E' stata una sessione semi improvvisata approfittando di uno scorcio di meteo favorevole in un comodo sito a 25km da casa con sqm di 20,6. Ci siamo ritrovati in sei amici del Gruppo Astrofili del Salento, in contrada Marchese vicino alla litoranea Ionica (TA). Inutile pensare al visuale nei cieli suburbani, ho pensato di rispolverare il setup astrofotografico che era da oltre due anni che non usavo. Siccome ho dovuto sistemare qualcosa ieri era più una serata di prove. Non potevo usare l’autoguida, volevo fare pose brevi su oggetti luminosi con C8HD in particolare nebulose planetarie ad alta luminosità superficiale. Ma la serata era molto ventosa e inseguire a F/10 senza autoguida non mi sembrava opportuno per cui all’ultimo ho cambiato, ho usato il rifrattore ed ho ripreso sempre con pose brevi due classici inflazionati in questo periodo, Orione e Rosetta. A fine serata ho montato il C8 ed ho fatto qualche ripresa alla Luna. Ecco la prima elaborazione della Rosetta, molto veloce e semplice, con gusti da visualista.
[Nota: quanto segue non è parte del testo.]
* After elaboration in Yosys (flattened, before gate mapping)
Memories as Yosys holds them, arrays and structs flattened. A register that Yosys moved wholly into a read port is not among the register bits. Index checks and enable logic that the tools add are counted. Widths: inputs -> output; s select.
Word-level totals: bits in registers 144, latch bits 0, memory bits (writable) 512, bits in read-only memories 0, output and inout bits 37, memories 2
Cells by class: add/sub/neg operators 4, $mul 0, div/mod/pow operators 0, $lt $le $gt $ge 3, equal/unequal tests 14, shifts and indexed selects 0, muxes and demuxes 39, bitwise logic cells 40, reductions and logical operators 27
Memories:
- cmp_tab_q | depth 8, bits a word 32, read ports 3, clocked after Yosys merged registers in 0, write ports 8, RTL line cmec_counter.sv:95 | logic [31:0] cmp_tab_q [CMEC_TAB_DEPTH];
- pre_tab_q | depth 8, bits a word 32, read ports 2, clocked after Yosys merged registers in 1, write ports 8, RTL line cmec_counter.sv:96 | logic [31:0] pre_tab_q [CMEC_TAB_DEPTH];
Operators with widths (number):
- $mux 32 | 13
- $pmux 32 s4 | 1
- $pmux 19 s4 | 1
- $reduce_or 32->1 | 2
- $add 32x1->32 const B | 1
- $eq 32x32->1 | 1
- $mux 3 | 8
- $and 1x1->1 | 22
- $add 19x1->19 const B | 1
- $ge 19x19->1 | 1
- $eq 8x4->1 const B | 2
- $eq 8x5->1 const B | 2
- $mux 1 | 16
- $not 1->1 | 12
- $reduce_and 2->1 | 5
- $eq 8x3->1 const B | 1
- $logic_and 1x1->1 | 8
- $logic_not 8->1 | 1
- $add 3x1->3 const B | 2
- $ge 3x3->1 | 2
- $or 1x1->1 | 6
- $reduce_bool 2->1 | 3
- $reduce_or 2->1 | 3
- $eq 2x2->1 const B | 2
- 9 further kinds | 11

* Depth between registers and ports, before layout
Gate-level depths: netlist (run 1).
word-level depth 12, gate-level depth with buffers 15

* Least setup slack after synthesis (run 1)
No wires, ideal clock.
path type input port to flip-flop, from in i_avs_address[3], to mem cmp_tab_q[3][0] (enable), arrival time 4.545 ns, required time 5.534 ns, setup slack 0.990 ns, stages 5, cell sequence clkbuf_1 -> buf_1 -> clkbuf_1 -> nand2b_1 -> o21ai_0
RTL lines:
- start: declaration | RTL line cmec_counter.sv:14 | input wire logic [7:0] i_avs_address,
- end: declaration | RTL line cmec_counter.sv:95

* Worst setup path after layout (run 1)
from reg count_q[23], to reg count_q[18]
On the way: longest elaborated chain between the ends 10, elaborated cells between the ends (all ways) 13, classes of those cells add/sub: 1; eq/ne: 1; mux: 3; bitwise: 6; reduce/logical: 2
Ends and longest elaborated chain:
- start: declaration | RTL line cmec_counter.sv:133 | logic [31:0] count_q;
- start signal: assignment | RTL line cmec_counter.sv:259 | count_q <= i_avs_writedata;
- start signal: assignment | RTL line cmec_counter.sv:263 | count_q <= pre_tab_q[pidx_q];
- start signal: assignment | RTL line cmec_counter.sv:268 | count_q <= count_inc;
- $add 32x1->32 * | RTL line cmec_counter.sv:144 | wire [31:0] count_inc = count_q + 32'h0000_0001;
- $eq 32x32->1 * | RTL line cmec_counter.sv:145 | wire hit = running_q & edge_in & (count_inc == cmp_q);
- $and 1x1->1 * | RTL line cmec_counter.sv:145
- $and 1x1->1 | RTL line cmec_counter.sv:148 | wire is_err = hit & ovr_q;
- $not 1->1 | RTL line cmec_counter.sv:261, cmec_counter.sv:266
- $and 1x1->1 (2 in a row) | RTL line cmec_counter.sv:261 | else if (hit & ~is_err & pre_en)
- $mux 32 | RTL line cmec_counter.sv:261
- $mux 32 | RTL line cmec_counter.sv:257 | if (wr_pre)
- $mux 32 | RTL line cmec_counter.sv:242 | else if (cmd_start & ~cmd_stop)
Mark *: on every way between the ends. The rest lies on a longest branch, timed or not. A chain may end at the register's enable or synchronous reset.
$ cat src/hw/frame_pkg.sv
/*
 * frame_pkg: constants, register layout, state enumeration and carrier structs
 * for the manchester frame data manager.
 * assumes: a 32-bit APB register bus and a single pclk domain.
 */
package frame_pkg;

    // ------------------------------------------------------------------
    // register map (byte addresses)
    // ------------------------------------------------------------------
    localparam logic [11:0] OFS_CTRL = 12'h000;   // mode and length fields
    localparam logic [11:0] OFS_ID = 12'h004;     // stored identifier
    localparam logic [11:0] OFS_HDR = 12'h008;    // stored header
    localparam logic [11:0] OFS_STATUS = 12'h00C; // live state, read only

    localparam logic [15:0] CTRL_RST = 16'h0000;  // manager and oscillator off
    localparam logic [31:0] ID_RST = 32'h00000000;
    localparam logic [15:0] HDR_RST = 16'h0000;

    // ------------------------------------------------------------------
    // framing constants
    // ------------------------------------------------------------------
    localparam logic [5:0] ID_UNIT = 6'h08;       // identifier bits per length step
    localparam logic [5:0] HDR_UNIT = 6'h04;      // header bits per length step
    localparam logic [8:0] HDR_TIMEOUT = 9'h100;  // header search limit in bits
    localparam logic [2:0] BYTE_WRAP = 3'h0;      // bit position at a byte boundary
    localparam logic [11:0] HB_MAX = 12'hFFF;     // half-bit estimate before any pulse
    localparam logic [11:0] RUN_MAX = 12'hFFF;    // run counter saturation
    localparam logic [13:0] TMR_MAX = 14'h3FFF;   // on/off timer saturation

    // ------------------------------------------------------------------
    // types
    // ------------------------------------------------------------------
    typedef enum logic [2:0] {ST_OFF, ST_ID, ST_HDR, ST_DATA, ST_FILL, ST_CFG} mstate_e;

    typedef struct packed {
        logic [3:0] off_time_field;          // off time in units of OFF_UNIT cycles
        logic [3:0] on_time_field;           // on time in units of ON_UNIT cycles
        logic [1:0] rsvd;                    // reads as zero
        logic [1:0] header_length_field;     // header length step
        logic [1:0] identifier_length_field; // identifier length step
        logic strobe_osc_enable;             // internal on/off cycling
        logic data_manager_enable;           // decode and stream, else raw data
    } ctrl_s;

    typedef struct packed {
        logic psel;
        logic penable;
        logic pwrite;
        logic [11:0] paddr;
        logic [31:0] pwdata;
    } apb_req_s;

    typedef struct packed {
        logic [31:0] prdata;
        logic pready;
        logic pslverr;
    } apb_rsp_s;

    typedef struct packed {
        logic sclk;          // recovered serial clock out
        logic mosi;          // serial data out
        logic rx_power_on;   // receiver front end powered
        logic config_mode;   // configuration mode active
    } link_out_s;

    // whole state of the data manager
    typedef struct packed {
        mstate_e st;
        logic rx1, rx2;      // demodulated data synchroniser
        logic cf1, cf2;      // config select synchroniser
        logic on1, on2;      // wake forced high synchroniser
        logic ho1, ho2;      // wake forced low synchroniser
        ctrl_s ctrl;
        logic [31:0] id;
        logic [15:0] hdr;
        logic prev;          // level before current run
        logic [11:0] run;    // cycles since last transition
        logic [11:0] hb;     // half-bit period estimate
        logic at_mid;        // last transition was mid-bit
        logic [31:0] hist;   // decoded bit history
        logic [8:0] bitcnt;  // bits decoded in current search state
        logic [13:0] tmr;    // on/off timer
        logic [2:0] bitpos;  // bit position in current output byte
        logic inv;           // complemented header seen
        logic [12:0] gap;    // cycles since last output bit
        link_out_s lo;
        apb_rsp_s rsp;
    } state_s;

endpackage
`config.mk`:
```
export PLATFORM = sky130hd
export DESIGN_NAME = i2s_audio_port
export DESIGN_NICKNAME = d
export VERILOG_FILES = /design/src/i2s_audio_pkg.sv /design/src/i2s_lane_if.sv /design/src/i2s_audio_port.sv /design/src/i2s_lane.sv
export VERILOG_INCLUDE_DIRS = /design/src /design/src/src
export SDC_FILE = /design/constraint.sdc
export NUM_CORES = 1
export LEC_CHECK = 0
export ABC_AREA = 1
export BUFFER_PORTS_ARGS = -buffer_cell sky130_fd_sc_hd__buf_2
export CAP_MARGIN = 30
export CORE_ASPECT_RATIO = 0.75
export CORE_MARGIN = 5
export CORE_UTILIZATION = 51
export DETAILED_ROUTE_END_ITERATION = 10
export PLACE_DENSITY = 0.82
export SLEW_MARGIN = 0
export SYNTH_ARGS = -nofsm -noshare
export SYNTH_HDL_FRONTEND = slang
export SYNTH_SLANG_ARGS = --single-unit
```
`constraint.sdc`:
```
create_clock -name core_clk -period 3.5 [get_ports core_clk]
set_clock_uncertainty 0.2 [all_clocks]
set_input_delay 0.35 -clock core_clk [delete_from_list [all_inputs] [get_ports core_clk]]
set_output_delay 0.35 -clock core_clk [all_outputs]
set_load 0.05 [all_outputs]
```
$ cat config.mk
export PLATFORM = sky130hd
export DESIGN_NAME = svd_top
export DESIGN_NICKNAME = d
export VERILOG_FILES = /design/src/hw/svd_pkg.sv /design/src/hw/svd_top.sv
export SDC_FILE = /design/constraint.sdc
export NUM_CORES = 1
export LEC_CHECK = 0
export BUFFER_PORTS_ARGS = -buffer_cell sky130_fd_sc_hd__buf_2
export CAP_MARGIN = 20
export CORE_MARGIN = 3
export CORE_UTILIZATION = 47
export DETAILED_ROUTE_END_ITERATION = 12
export PLACE_DENSITY = 0.88
export SYNTH_ARGS = -nofsm -noshare
export SYNTH_HDL_FRONTEND = slang
export SYNTH_SLANG_ARGS = --single-unit
$ cat constraint.sdc
create_clock -name CORE_CLK -period 2.7 [get_ports CORE_CLK]
set_input_delay 0.135 -clock CORE_CLK [delete_from_list [all_inputs] [get_ports CORE_CLK]]
set_output_delay 0.135 -clock CORE_CLK [all_outputs]
set_load 0.005 [all_outputs]
$ cat src/hw/svd_pkg.sv
// Package of constants for the supply voltage detector control logic.
package svd_pkg;
    localparam int          DW              = 8;
    localparam int          AW              = 2;
    // Register offsets on the plain register port.
    localparam logic [1:0]  ADDR_CONTROL    = 2'h0;
    localparam logic [1:0]  ADDR_STATUS     = 2'h1;
    localparam logic [1:0]  ADDR_CLEAR      = 2'h2;
    localparam logic [1:0]  ADDR_ENABLE     = 2'h3;
    // Control register fields.
    localparam int          BIT_DIR         = 7;
    localparam int          BIT_BG_STABLE   = 6;
    localparam int          BIT_REF_STABLE  = 5;
    localparam int          BIT_ENABLE      = 4;
    localparam int          LEVEL_MSB       = 3;
    localparam int          LEVEL_W         = 4;
    localparam int          NUM_TAPS        = 16;
    localparam logic [3:0]  LEVEL_EXTERNAL  = 4'hf;
    localparam logic [7:0]  CONTROL_RESET   = 8'h05;
    localparam logic [7:0]  CONTROL_WMASK   = 8'h9f;
    // Event status, clear and enable layout.
    localparam int          BIT_DETECT      = 2;
    localparam logic [7:0]  EVENT_MASK      = 8'h04;
    typedef enum logic [2:0] {
        ST_OFF    = 3'b001,
        ST_SETTLE = 3'b010,
        ST_ARMED  = 3'b100
    } svd_state_e;
endpackage
--- src/wdl_sync.sv ---
`timescale 1ns/1ps
module wdl_sync #(
  parameter int W = 1
) (
  input wire logic clk,
  input wire logic reset,
  input wire logic [W-1:0] async,
  output logic [W-1:0] synced
);

  logic [W-1:0] stage1;

  always_ff @(posedge clk)
  begin
    if (reset)
    begin
      stage1 <= '0;
      synced <= '0;
    end
    else
    begin
      stage1 <= async;
      synced <= stage1;
    end
  end

endmodule // wdl_sync
===== src/inc/opdec_defines.svh =====
`ifndef OPDEC_DEFINES_SVH
`define OPDEC_DEFINES_SVH
`define MASK_LEVEL_SET   2'h3
`define MASK_LEVEL_CLEAR 2'h0
`define PAGE_ZERO_HI     8'h00
`define BYTE_ZERO        8'h00
`define ADDR_ZERO        16'h0000
`define PTR_NEXT         16'h0001
`endif


===== src/inc/opdec_pkg.sv =====
`default_nettype none
package opdec_pkg;
    // Addressing mode of the opcode just taken
    typedef enum logic [3:0] {
        mode_inherent,
        mode_immediate,
        mode_dir_short,
        mode_dir_long,
        mode_idx_none,
        mode_idx_short,
        mode_idx_long,
        mode_ind_short,
        mode_ind_long
    } addr_mode_t;
    // Inherent operations, plain or with a side effect here
    typedef enum logic [1:0] {
        op_plain,
        mask_set_op,
        mask_clear_op,
        halt_op
    } inh_op_t;
    typedef enum logic [2:0] {
        st_idle,
        st_byte1,
        st_byte2,
        st_ptr_hi,
        st_ptr_lo,
        st_done
    } dec_state_t;
endpackage
`default_nettype wire


===== src/rtl/cpu_operand_address_decoder.sv =====
`default_nettype none
`include "opdec_defines.svh"
module cpu_operand_address_decoder (
    // Clock and reset
    input  wire logic                  clk,
    input  wire logic                  sys_rst,
    // Opcode from fetch unit, already classified
    input  wire logic                  op_valid,
    output logic                       op_ready,
    input  wire opdec_pkg::addr_mode_t op_mode,
    input  wire opdec_pkg::inh_op_t    op_inh,
    input  wire logic                  op_rmw,
    input  wire logic                  op_use_y,
    // Instruction bytes following the opcode
    input  wire logic                  byte_valid,
    output logic                       byte_ready,
    input  wire logic [7:0]            byte_data,
    // Index registers
    input  wire logic [7:0]            index_x,
    input  wire logic [7:0]            index_y,
    // Pointer read on data memory
    output logic                       ptr_req,
    output logic [15:0]                ptr_addr,
    input  wire logic                  ptr_ack,
    input  wire logic [7:0]            ptr_data,
    // Decoded result
    output logic                       res_valid,
    output logic                       res_is_imm,
    output logic                       res_is_addr,
    output logic [15:0]                res_addr,
    output logic [7:0]                 res_imm,
    output logic                       res_illegal,
    // Core control effects
    output logic [1:0]                 int_mask,
    output logic                       osc_stop
);
    opdec_pkg::dec_state_t state;
    opdec_pkg::dec_state_t next_state;
    opdec_pkg::addr_mode_t mode;
    logic        use_y;
    logic        wide;
    logic [7:0]  ptr_loc;
    logic [15:0] word;
    logic        load_hi;
    logic        load_lo;

    // Unsigned index plus offset, carry kept in bit 8 and up
    function automatic logic [15:0] idx_add(input logic [7:0] idx, input logic [15:0] off);
        idx_add = off + {`PAGE_ZERO_HI, idx};
    endfunction

    // Operand byte count after the opcode
    wire       mode_two  = (op_mode == opdec_pkg::mode_dir_long)
                           || (op_mode == opdec_pkg::mode_idx_long);
    wire       mode_none = (op_mode == opdec_pkg::mode_inherent)
                           || (op_mode == opdec_pkg::mode_idx_none);
    // Long modes and immediate on read-modify-write ops are refused
    wire       rmw_bad   = op_rmw && (mode_two || op_mode == opdec_pkg::mode_ind_long
                           || op_mode == opdec_pkg::mode_immediate);
    wire       take_op   = op_valid && op_ready;
    wire       take_byte = byte_valid && byte_ready;
    wire       ptr_take  = ptr_req && ptr_ack;
    wire       is_ind    = (mode == opdec_pkg::mode_ind_short) || (mode == opdec_pkg::mode_ind_long);
    wire       refuse    = take_op && rmw_bad;
    // Opcode-only results form at the opcode edge, before mode and index choice are captured
    opdec_pkg::addr_mode_t cur_mode;
    assign cur_mode = take_op ? op_mode : mode;
    wire       cur_y     = take_op ? op_use_y : use_y;
    wire [7:0] idx_val   = cur_y ? index_y : index_x;
    // Only the long indirect reads a second pointer byte, one location up
    wire       ptr_next  = (state == opdec_pkg::st_ptr_lo) && (mode == opdec_pkg::mode_ind_long);

    assign op_ready   = (state == opdec_pkg::st_idle);
    assign byte_ready = (state == opdec_pkg::st_byte1) || (state == opdec_pkg::st_byte2);
    assign ptr_req    = (state == opdec_pkg::st_ptr_hi) || (state == opdec_pkg::st_ptr_lo);
    assign ptr_addr   = ptr_next ? ({`PAGE_ZERO_HI, ptr_loc} + `PTR_NEXT)
                                 : {`PAGE_ZERO_HI, ptr_loc};
    // First byte of a two-byte operand, or the pointer high byte, opens a word
    assign load_hi = (take_byte && state == opdec_pkg::st_byte1 && wide)
                  || (ptr_take && state == opdec_pkg::st_ptr_hi);
    assign load_lo = (take_byte && state == opdec_pkg::st_byte2)
                  || (ptr_take && state == opdec_pkg::st_ptr_lo);
    // The byte landing at this edge is used at once, so a result never sees stale bytes
    wire [7:0]  asm_byte = (is_ind && ptr_req) ? ptr_data : byte_data;
    wire [7:0]  loc_now  = (take_byte && state == opdec_pkg::st_byte1) ? byte_data : ptr_loc;
    wire [15:0] word_now = load_lo ? {word[15:8], asm_byte} : word;

    word_assemble u_word (
        .clk      (clk),
        .sys_rst  (sys_rst),
        .load_hi  (load_hi),
        .load_lo  (load_lo),
        .data_in  (asm_byte),
        .word_out (word)
    );

    // Sequencer over opcode, operand bytes and pointer reads
    always_comb
    begin
        next_state = state;
        unique case (state)
            opdec_pkg::st_idle:
                if (take_op)
                    next_state = (mode_none || rmw_bad) ? opdec_pkg::st_done : opdec_pkg::st_byte1;
            opdec_pkg::st_byte1:
                if (take_byte)
                begin
                    if (wide)
                        next_state = opdec_pkg::st_byte2;
                    else if (is_ind)
                        next_state = (mode == opdec_pkg::mode_ind_long) ? opdec_pkg::st_ptr_hi
                                                                        : opdec_pkg::st_ptr_lo;
                    else
                        next_state = opdec_pkg::st_done;
                end
            opdec_pkg::st_byte2:
                if (take_byte)
                    next_state = opdec_pkg::st_done;
            opdec_pkg::st_ptr_hi:
                if (ptr_take)
                    next_state = opdec_pkg::st_ptr_lo;
            opdec_pkg::st_ptr_lo:
                if (ptr_take)
                    next_state = opdec_pkg::st_done;
            opdec_pkg::st_done:
                next_state = opdec_pkg::st_idle;
        endcase
    end

    always_ff @(posedge clk or posedge sys_rst)
    begin
        if (sys_rst)
            state <= opdec_pkg::st_idle;
        else
            state <= next_state;
    end

    // Capture of mode, index choice and word width at opcode
    always_ff @(posedge clk or posedge sys_rst)
    begin
        if (sys_rst)
        begin
            mode  <= opdec_pkg::mode_inherent;
            use_y <= 1'b0;
            wide  <= 1'b0;
        end
        else if (take_op)
        begin
            mode  <= op_mode;
            use_y <= op_use_y;
            wide  <= mode_two;
        end
    end

    // Pointer location is the byte right after the opcode
    always_ff @(posedge clk or posedge sys_rst)
    begin
        if (sys_rst)
            ptr_loc <= `BYTE_ZERO;
        else if (take_byte && state == opdec_pkg::st_byte1)
            ptr_loc <= byte_data;
    end

    // Effective address per mode; short direct and indirect forms zero the high byte, short indexed keeps the carry
    logic [15:0] eff_addr;
    always_comb
    begin
        eff_addr = `ADDR_ZERO;
        unique case (cur_mode)
            opdec_pkg::mode_dir_short: eff_addr = {`PAGE_ZERO_HI, loc_now};
            opdec_pkg::mode_dir_long:  eff_addr = word_now;
            opdec_pkg::mode_idx_none:  eff_addr = {`PAGE_ZERO_HI, idx_val};
            opdec_pkg::mode_idx_short: eff_addr = idx_add(idx_val, {`PAGE_ZERO_HI, loc_now});
            opdec_pkg::mode_idx_long:  eff_addr = idx_add(idx_val, word_now);
            opdec_pkg::mode_ind_short: eff_addr = {`PAGE_ZERO_HI, word_now[7:0]};
            opdec_pkg::mode_ind_long:  eff_addr = word_now;
            default:                   eff_addr = `ADDR_ZERO;
        endcase
    end

    // Result register, one-cycle valid in the done state
    always_ff @(posedge clk or posedge sys_rst)
    begin
        if (sys_rst)
        begin
            res_valid   <= 1'b0;
            res_is_imm  <= 1'b0;
            res_is_addr <= 1'b0;
            res_addr    <= `ADDR_ZERO;
            res_imm     <= `BYTE_ZERO;
            res_illegal <= 1'b0;
        end
        else
        begin
            res_valid <= (next_state == opdec_pkg::st_done);
            if (next_state == opdec_pkg::st_done && state != opdec_pkg::st_done)
            begin
                res_illegal <= refuse;
                res_is_imm  <= (cur_mode == opdec_pkg::mode_immediate) && !refuse;
                res_is_addr <= (cur_mode != opdec_pkg::mode_inherent) && (cur_mode != opdec_pkg::mode_immediate)
                               && !refuse;
                res_imm     <= loc_now;
                res_addr    <= eff_addr;
            end
        end
    end

    // Mask level and oscillator stop take effect on the opcode itself;
    // leaving halt is up to the core's wake-up logic via reset
    always_ff @(posedge clk or posedge sys_rst)
    begin
        if (sys_rst)
        begin
            int_mask <= `MASK_LEVEL_SET;
            osc_stop <= 1'b0;
        end
        else if (take_op && op_mode == opdec_pkg::mode_inherent)
        begin
            if (op_inh == opdec_pkg::mask_set_op)
                int_mask <= `MASK_LEVEL_SET;
            else if (op_inh == opdec_pkg::mask_clear_op)
                int_mask <= `MASK_LEVEL_CLEAR;
            if (op_inh == opdec_pkg::halt_op)
                osc_stop <= 1'b1;
        end
    end
endmodule
`default_nettype wire


===== src/rtl/word_assemble.sv =====
`default_nettype none
`include "opdec_defines.svh"
// Joins two bytes into a word, first byte high
module word_assemble (
    // Clock and reset
    input  wire logic        clk,
    input  wire logic        sys_rst,
    // Byte strobes
    input  wire logic        load_hi,
    input  wire logic        load_lo,
    input  wire logic [7:0]  data_in,
    // Assembled word
    output logic      [15:0] word_out
);
    // High byte first, low byte second
    always_ff @(posedge clk or posedge sys_rst)
    begin
        if (sys_rst)
            word_out <= `ADDR_ZERO;
        else if (load_hi)
            word_out <= {data_in, `BYTE_ZERO};
        else if (load_lo)
            word_out <= {word_out[15:8], data_in};
    end
endmodule
`default_nettype wire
La Nebulosa Rosetta NGC 2237 è tra gli oggetti del cielo invernale più ricercati tra gli astrofili, sia visualisti che astrofotografi. Per essere apprezzata al telescopio bisogna osservarla lontano dai centri abitati dove l'inquinamento luminoso nasconde tutte le tenui sfumature che la caratterizzano. In quei casi è visibile il solo ammasso stellare NGC 2244 al suo interno. Da cieli bui, con telescopi di almeno 25cm di diametro e con l'ausilio di filtri nebulari, soprattutto OIII ma anche H-beta, la nebulosa prende vita e la maggior parte delle caratteristiche morfologiche che la contraddistinguono sono ben visibili come sfumature grigie a diversa intensità.
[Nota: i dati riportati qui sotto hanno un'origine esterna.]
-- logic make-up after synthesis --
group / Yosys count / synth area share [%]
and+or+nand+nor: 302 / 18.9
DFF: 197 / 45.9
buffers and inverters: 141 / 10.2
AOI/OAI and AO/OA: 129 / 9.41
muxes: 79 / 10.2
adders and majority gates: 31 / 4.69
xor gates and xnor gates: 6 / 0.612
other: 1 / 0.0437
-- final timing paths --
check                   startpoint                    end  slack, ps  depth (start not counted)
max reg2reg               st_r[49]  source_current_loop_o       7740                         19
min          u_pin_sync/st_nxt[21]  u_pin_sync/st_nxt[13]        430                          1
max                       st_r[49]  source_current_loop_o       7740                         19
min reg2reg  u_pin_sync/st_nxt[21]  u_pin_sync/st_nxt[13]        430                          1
Si tratta di un'ampia regione di idrogeno ionizzato nella costellazione dell'Unicorno distante circa 5200 anni luce ed estesa circa 100 anni luce. La nebulosa circonda un ammasso aperto le cui giovani stelle sono "nate" dalla nebulosa. Si osservano anche delle sottili venature scure assieme a dei piccoli bozzoli: si tratta di globuli di Bok, ossia regioni più dense al cui interno si formano le nuove stelle.

Dati di scatto:

  • data: 6-Febbraio-2026
  • soggetto: Nebulosa Rosetta e relativo ammasso (NGC 2237+2244)
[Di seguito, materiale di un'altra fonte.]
--- config.mk ---
export PLATFORM = sky130hd
export DESIGN_NAME = guest_bus_code_feeder
export DESIGN_NICKNAME = d
export VERILOG_FILES = /design/src/logic/aux_bus_pkg.sv /design/src/logic/guest_bus_code_feeder.sv
export SDC_FILE = /design/constraint.sdc
export NUM_CORES = 1
export LEC_CHECK = 0
export ABC_AREA = 1
export BUFFER_PORTS_ARGS = -buffer_cell sky130_fd_sc_hd__buf_2
export CAP_MARGIN = 40
export CORE_ASPECT_RATIO = 1.5
export CORE_MARGIN = 1
export CORE_UTILIZATION = 45
export CTS_CLUSTER_SIZE = 8
export DETAILED_ROUTE_END_ITERATION = 12
export GPL_TIMING_DRIVEN = 0
export PLACE_DENSITY_LB_ADDON = 0.3
export SKIP_CTS_REPAIR_TIMING = 1
export SYNTH_ARGS = -nofsm -noshare
export SYNTH_HDL_FRONTEND = slang
export SYNTH_SLANG_ARGS = --single-unit
--- constraint.sdc ---
create_clock -name clk -period 3.2 [get_ports clk]
set_input_delay 0 -clock clk [delete_from_list [all_inputs] [get_ports clk]]
set_output_delay 0 -clock clk [all_outputs]
set_load 0.01 [all_outputs]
  • luogo: Contrada Marchese (TA), sqm 20.6
  • strumenti: rifrattore TS Apo 80mm a F/5,6; AZEQ5 non guidata; camera: Asi 294 pro, raffreddata a 5°C, gain 250, con filtro Optolong L-eNhance
  • 102 pose da 60 secondi, 31 dark, 31 flat
  • calibrazione con DSS, elaborazione con PixInsight e Photoshop.